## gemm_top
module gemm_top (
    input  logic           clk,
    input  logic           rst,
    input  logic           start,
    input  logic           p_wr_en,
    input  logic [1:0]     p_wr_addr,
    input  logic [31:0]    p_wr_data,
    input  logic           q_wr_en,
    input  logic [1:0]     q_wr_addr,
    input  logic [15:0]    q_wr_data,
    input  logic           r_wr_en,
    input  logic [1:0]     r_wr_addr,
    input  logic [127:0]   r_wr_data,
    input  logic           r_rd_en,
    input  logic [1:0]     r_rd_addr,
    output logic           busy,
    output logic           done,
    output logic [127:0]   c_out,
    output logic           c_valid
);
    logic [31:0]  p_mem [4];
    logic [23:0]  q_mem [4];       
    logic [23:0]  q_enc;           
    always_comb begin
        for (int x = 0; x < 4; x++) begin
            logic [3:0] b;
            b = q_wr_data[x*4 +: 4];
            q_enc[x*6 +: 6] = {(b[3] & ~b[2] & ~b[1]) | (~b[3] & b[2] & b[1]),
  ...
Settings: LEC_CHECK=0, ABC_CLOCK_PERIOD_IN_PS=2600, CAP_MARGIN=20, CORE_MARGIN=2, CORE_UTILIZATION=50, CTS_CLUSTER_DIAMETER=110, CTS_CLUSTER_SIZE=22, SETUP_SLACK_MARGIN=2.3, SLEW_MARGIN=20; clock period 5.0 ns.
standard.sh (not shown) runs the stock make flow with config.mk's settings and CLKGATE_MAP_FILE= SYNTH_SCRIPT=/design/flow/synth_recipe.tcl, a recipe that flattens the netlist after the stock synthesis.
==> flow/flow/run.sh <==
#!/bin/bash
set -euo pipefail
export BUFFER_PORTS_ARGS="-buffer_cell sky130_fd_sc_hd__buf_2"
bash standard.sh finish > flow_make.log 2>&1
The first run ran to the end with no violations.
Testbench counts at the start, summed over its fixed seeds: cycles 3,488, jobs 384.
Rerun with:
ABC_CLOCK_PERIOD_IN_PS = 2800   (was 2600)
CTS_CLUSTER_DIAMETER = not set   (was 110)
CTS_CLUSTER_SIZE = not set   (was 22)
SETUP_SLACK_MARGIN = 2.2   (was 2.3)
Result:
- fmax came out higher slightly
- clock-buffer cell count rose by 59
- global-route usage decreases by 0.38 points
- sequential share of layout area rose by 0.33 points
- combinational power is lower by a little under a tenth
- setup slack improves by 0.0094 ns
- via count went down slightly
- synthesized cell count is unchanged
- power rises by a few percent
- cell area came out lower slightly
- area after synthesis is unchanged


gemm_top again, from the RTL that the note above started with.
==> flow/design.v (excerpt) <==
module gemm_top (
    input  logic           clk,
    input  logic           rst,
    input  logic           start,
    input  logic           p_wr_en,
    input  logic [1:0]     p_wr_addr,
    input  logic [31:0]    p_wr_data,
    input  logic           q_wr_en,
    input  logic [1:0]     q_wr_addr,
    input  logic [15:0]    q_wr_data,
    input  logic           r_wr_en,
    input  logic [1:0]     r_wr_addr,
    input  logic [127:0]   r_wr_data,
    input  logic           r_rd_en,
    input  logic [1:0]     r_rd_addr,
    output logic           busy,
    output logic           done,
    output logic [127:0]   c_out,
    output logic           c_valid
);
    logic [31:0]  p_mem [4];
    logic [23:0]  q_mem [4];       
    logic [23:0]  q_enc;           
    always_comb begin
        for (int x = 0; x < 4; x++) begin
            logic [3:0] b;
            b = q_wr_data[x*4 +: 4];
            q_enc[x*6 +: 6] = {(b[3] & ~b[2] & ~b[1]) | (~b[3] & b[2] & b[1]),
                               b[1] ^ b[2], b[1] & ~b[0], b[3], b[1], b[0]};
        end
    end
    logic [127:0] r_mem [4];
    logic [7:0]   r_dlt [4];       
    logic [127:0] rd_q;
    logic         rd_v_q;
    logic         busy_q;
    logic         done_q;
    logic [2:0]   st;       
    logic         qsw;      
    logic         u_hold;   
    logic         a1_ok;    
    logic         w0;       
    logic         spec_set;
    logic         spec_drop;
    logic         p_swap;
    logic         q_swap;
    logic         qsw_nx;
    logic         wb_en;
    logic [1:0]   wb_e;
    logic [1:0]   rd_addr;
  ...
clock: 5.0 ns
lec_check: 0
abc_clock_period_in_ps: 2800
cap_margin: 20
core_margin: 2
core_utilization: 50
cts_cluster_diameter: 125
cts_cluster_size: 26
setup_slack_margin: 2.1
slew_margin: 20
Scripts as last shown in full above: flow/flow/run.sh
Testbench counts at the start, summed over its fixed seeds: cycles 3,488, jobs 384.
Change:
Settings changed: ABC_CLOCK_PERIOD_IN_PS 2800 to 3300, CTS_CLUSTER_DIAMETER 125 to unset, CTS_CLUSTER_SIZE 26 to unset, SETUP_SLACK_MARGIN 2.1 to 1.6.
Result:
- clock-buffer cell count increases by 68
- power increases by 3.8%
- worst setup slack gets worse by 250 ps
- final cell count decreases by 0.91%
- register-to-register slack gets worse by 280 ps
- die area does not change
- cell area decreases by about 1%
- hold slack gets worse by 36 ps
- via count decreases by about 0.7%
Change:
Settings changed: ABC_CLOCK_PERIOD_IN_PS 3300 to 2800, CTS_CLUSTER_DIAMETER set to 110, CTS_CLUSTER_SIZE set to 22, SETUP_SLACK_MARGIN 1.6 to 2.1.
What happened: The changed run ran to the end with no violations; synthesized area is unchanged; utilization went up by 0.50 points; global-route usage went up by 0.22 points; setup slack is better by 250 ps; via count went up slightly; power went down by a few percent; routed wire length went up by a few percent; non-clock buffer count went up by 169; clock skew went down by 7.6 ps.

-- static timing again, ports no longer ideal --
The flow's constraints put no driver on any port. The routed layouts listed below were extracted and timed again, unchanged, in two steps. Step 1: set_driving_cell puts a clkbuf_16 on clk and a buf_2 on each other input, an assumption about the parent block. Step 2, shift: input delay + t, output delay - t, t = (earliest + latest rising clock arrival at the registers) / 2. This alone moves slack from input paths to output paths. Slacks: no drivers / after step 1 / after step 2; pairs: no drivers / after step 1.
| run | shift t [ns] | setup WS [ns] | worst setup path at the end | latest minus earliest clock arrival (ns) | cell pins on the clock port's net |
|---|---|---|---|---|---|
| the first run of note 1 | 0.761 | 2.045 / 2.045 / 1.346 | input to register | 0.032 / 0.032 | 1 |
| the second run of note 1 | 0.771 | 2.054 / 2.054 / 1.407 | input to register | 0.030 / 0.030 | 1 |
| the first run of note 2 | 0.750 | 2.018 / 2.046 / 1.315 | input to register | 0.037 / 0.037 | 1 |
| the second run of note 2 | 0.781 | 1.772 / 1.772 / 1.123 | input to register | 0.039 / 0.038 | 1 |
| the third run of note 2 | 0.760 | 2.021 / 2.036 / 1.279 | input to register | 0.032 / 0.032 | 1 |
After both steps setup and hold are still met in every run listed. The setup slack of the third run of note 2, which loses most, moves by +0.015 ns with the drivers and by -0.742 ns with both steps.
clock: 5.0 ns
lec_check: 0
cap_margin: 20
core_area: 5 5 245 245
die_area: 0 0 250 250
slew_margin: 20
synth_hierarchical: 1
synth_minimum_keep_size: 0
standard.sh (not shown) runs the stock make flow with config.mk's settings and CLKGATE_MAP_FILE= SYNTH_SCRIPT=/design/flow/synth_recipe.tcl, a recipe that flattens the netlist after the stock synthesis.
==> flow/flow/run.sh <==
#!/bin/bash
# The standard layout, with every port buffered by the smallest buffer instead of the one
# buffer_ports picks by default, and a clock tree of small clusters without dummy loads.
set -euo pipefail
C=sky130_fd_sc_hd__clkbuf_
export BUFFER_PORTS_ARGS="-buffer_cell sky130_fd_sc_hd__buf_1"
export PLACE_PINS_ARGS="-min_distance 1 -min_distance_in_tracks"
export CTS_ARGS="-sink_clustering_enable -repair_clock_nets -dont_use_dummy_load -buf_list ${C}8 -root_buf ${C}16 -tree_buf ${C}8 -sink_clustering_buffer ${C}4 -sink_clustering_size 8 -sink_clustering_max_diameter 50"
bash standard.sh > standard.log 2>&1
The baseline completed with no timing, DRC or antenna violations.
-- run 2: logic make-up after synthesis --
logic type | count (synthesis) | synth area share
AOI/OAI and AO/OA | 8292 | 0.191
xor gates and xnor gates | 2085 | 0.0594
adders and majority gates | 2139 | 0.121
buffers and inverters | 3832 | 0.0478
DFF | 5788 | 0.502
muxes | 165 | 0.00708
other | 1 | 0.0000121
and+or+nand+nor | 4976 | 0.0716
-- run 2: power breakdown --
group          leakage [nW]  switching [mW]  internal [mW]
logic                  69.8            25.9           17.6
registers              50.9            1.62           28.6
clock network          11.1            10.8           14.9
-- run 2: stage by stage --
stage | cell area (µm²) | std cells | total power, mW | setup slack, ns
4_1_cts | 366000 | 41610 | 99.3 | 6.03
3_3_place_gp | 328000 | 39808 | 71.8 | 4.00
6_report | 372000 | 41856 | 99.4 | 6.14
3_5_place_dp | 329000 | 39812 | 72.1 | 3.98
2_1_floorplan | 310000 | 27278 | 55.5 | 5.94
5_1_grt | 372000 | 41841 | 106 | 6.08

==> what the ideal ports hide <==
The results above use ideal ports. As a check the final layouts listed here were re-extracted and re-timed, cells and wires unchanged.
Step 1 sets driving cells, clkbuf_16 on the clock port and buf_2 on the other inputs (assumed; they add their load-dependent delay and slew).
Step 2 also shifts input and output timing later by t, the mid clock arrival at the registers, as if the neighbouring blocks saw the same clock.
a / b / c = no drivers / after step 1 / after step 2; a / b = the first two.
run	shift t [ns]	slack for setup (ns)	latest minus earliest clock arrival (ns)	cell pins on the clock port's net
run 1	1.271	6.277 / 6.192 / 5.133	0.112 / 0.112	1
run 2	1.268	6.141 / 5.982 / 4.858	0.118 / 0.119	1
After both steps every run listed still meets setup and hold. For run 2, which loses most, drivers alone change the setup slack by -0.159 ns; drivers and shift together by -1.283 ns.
From an optimization exercise on the open Yosys and OpenROAD flow, aimed at small area, a short achievable clock period and few clock cycles per item; shortcuts taken in it are not production practice. RTL that was checked went through simulation tests only; none was proved equivalent to the original. The RTL of run 1 was laid out without a check of its function. Power is estimated from default activity; no workload was simulated.

==> flow/design.v (outline; a module is shown in full before it is edited, if it fits) <==
// module sou_cell: 19 lines
// module sou_mul_csa: 886 lines
// module sou_div: 96 lines
// module stack_operator_unit: 420 lines
module stack_operator_unit (
    input  logic        i_clk,
    input  logic        i_rst_n,
    input  logic        i_in_valid,
    output logic        o_in_stall,
    input  logic [4:0]  i_in_cmd,
    input  logic [31:0] i_in_value,
    output logic        o_out_valid,
    input  logic        i_out_stall,
    output logic [2:0]  o_out_status,
    output logic [31:0] o_out_top,
    output logic [6:0]  o_out_depth
);
  // ...
==> flow/run.sh <==
#!/bin/bash
# synth_recipe.tcl (not shown) runs the flow's synth.tcl, then flattens the netlist and writes it again
# the make line also repeats each setting of config.mk as NAME=value (left out here)
make -C /OpenROAD-flow-scripts/flow DESIGN_CONFIG=/design/flow/config.mk WORK_HOME=/design/flow/orfs CLKGATE_MAP_FILE= SYNTH_SCRIPT=/design/flow/synth_recipe.tcl finish
==> flow/config.mk <==
export PLATFORM = sky130hd
export DESIGN_NAME = stack_operator_unit
export DESIGN_NICKNAME = stack_operator_unit
export VERILOG_FILES = /design/flow/design.v
export SDC_FILE = /design/flow/constraint.sdc
export NUM_CORES = 4
export LEC_CHECK = 0
export ABC_CLOCK_PERIOD_IN_PS = 3000
export CAP_MARGIN = 20
export CORE_MARGIN = 2
export CORE_UTILIZATION = 40
export GPL_ROUTABILITY_DRIVEN = 1
export GPL_TIMING_DRIVEN = 1
export PLACE_DENSITY = 0.5
export SETUP_SLACK_MARGIN = 5
export SLEW_MARGIN = 20
==> flow/constraint.sdc <==
create_clock -name core_clock -period 10.0 [get_ports {i_clk}]
set_input_delay 2.0000 -clock core_clock [delete_from_list [all_inputs] [get_ports {i_clk}]]
set_output_delay 2.0000 -clock core_clock [all_outputs]
set_load 0.01 [all_outputs]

=-=-=-=-=

Your objective —
Search the records for the word "first" and copy out every line that holds it.

Task result —
The first run ran to the end with no violations.
| the first run of note 1 | 0.761 | 2.045 / 2.045 / 1.346 | input to register | 0.032 / 0.032 | 1 |
| the first run of note 2 | 0.750 | 2.018 / 2.046 / 1.315 | input to register | 0.037 / 0.037 | 1 |
a / b / c = no drivers / after step 1 / after step 2; a / b = the first two.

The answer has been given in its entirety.